When the temperature of a two – dimensional object is changed, its area changes, then the expansion is called superficial expansion. A two – dimensional object, such as a thin metallic plate, changes area when its temperature is raised or lowered.

For an isotope material the area expansion may be expressed in terms of the linear expansion coefficient α.Consider a rectangular area of dimension l₁ and l₂.

The area (A₀) = l₁ x l₂.

Differentiating both sides with respect to T, we get:

$$\frac{dA}{dT}={{l}_{1}}\frac{d{{l}_{2}}}{dT}+{{l}_{2}}\frac{d{{l}_{1}}}{dT}$$.

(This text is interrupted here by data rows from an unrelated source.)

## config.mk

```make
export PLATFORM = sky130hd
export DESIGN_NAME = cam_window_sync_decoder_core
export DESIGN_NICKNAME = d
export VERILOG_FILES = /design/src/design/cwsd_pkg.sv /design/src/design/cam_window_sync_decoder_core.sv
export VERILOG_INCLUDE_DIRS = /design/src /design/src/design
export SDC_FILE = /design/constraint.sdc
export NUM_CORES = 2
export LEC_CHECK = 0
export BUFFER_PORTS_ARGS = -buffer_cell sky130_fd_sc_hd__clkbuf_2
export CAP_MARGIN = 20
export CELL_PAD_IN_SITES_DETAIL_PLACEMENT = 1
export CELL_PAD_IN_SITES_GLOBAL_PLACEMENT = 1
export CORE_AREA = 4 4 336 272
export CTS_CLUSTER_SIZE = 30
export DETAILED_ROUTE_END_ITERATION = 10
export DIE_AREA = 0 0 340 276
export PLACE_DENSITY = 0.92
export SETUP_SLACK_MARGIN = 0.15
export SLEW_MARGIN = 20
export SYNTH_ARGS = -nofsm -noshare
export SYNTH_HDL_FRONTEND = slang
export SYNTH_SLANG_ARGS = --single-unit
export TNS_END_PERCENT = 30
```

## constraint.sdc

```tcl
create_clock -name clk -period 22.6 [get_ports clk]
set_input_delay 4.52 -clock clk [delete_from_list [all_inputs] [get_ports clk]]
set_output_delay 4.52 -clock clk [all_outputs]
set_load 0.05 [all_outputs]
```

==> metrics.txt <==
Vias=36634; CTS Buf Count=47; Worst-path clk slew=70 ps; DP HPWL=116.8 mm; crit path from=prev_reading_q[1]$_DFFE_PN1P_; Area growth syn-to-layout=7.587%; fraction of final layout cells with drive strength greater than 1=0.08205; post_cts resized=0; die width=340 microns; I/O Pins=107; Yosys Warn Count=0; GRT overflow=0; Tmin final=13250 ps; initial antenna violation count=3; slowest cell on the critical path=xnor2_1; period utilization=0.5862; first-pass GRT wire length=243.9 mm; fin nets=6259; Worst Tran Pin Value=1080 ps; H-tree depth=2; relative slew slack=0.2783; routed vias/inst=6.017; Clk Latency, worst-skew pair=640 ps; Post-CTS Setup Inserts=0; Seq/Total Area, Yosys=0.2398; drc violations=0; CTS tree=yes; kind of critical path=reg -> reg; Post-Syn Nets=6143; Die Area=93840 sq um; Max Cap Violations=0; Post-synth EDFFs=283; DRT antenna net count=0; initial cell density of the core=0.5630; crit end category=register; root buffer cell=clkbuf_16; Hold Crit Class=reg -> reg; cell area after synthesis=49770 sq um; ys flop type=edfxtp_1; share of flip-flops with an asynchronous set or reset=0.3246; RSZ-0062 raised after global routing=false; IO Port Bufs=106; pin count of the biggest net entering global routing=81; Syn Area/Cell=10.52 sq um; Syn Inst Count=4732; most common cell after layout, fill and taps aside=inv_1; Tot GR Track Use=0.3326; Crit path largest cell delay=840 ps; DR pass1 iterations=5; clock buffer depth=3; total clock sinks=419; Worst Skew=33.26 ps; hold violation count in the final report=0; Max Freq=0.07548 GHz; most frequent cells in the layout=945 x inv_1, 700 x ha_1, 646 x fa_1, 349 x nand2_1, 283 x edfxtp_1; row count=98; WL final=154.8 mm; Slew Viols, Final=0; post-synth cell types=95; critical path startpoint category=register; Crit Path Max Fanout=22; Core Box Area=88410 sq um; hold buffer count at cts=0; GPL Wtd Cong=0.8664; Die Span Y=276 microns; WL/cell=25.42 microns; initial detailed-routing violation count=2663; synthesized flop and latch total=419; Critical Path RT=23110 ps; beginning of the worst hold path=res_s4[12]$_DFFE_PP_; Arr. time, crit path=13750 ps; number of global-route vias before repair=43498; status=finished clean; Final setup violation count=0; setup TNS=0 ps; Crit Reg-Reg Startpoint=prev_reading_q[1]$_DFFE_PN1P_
<file path="config.mk">
export PLATFORM = sky130hd
export DESIGN_NAME = priority_round_robin_scheduler_core_flat
export DESIGN_NICKNAME = d
export VERILOG_FILES = /design/src/prrs_pkg.sv /design/src/prrs_req_if.sv /design/src/prrs_rsp_if.sv /design/src/priority_round_robin_scheduler_core.sv /design/src/prrs_table.sv /design/src/flat_wrapper.sv
export SDC_FILE = /design/constraint.sdc
export NUM_CORES = 2
export LEC_CHECK = 0
export ABC_AREA = 1
export BUFFER_PORTS_ARGS = -buffer_cell sky130_fd_sc_hd__clkbuf_2
export CAP_MARGIN = 20
export CORE_MARGIN = 10
export CORE_UTILIZATION = 30
export DETAILED_ROUTE_END_ITERATION = 8
export GPL_ROUTABILITY_DRIVEN = 0
export PLACE_DENSITY = 0.53
export SLEW_MARGIN = 0
export SYNTH_ARGS = -nofsm -noshare
export SYNTH_HDL_FRONTEND = slang
export SYNTH_SLANG_ARGS = --single-unit
</file>
<file path="constraint.sdc">
create_clock -name clk -period 10 [get_ports clk]
set_input_delay 1.5 -clock clk [delete_from_list [all_inputs] [get_ports clk]]
set_output_delay 1.5 -clock clk [all_outputs]
set_load 0.02 [all_outputs]
</file>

dA/ dT = l₁ (αl₂) + l₂(αl₁) = αl₁l₂ + αl₁l₂

dA/ dT = 2αl₁l₂

dA = 2αl₁l₂dT … (1)

If α is constant over the temperature range of under consideration, then equation (1) can be integrated.

$$\int\limits_{{{A}_{i}}}^{{{A}_{f}}}{dA}=2\alpha {{l}_{1}}{{l}_{2}}\int\limits_{{{T}_{i}}}^{{{T}_{f}}}{dT}$$.

ΔA = 2αA₀ΔT.

Where,

A₀ = Original Area,

ΔT = Temperature Change,

ΔA = βA₀ΔT

Where,

β = Coefficient of superficial expansion, it is twice the coefficient of linear expansion α.

Final area of the plate, A = A₀ (1 + βΔT)

The average coefficient of linear expansion, β = ΔA/ A₀ΔT.

The unit of β is °C⁻¹ (or) K⁻¹. Its dimension is θ⁻¹.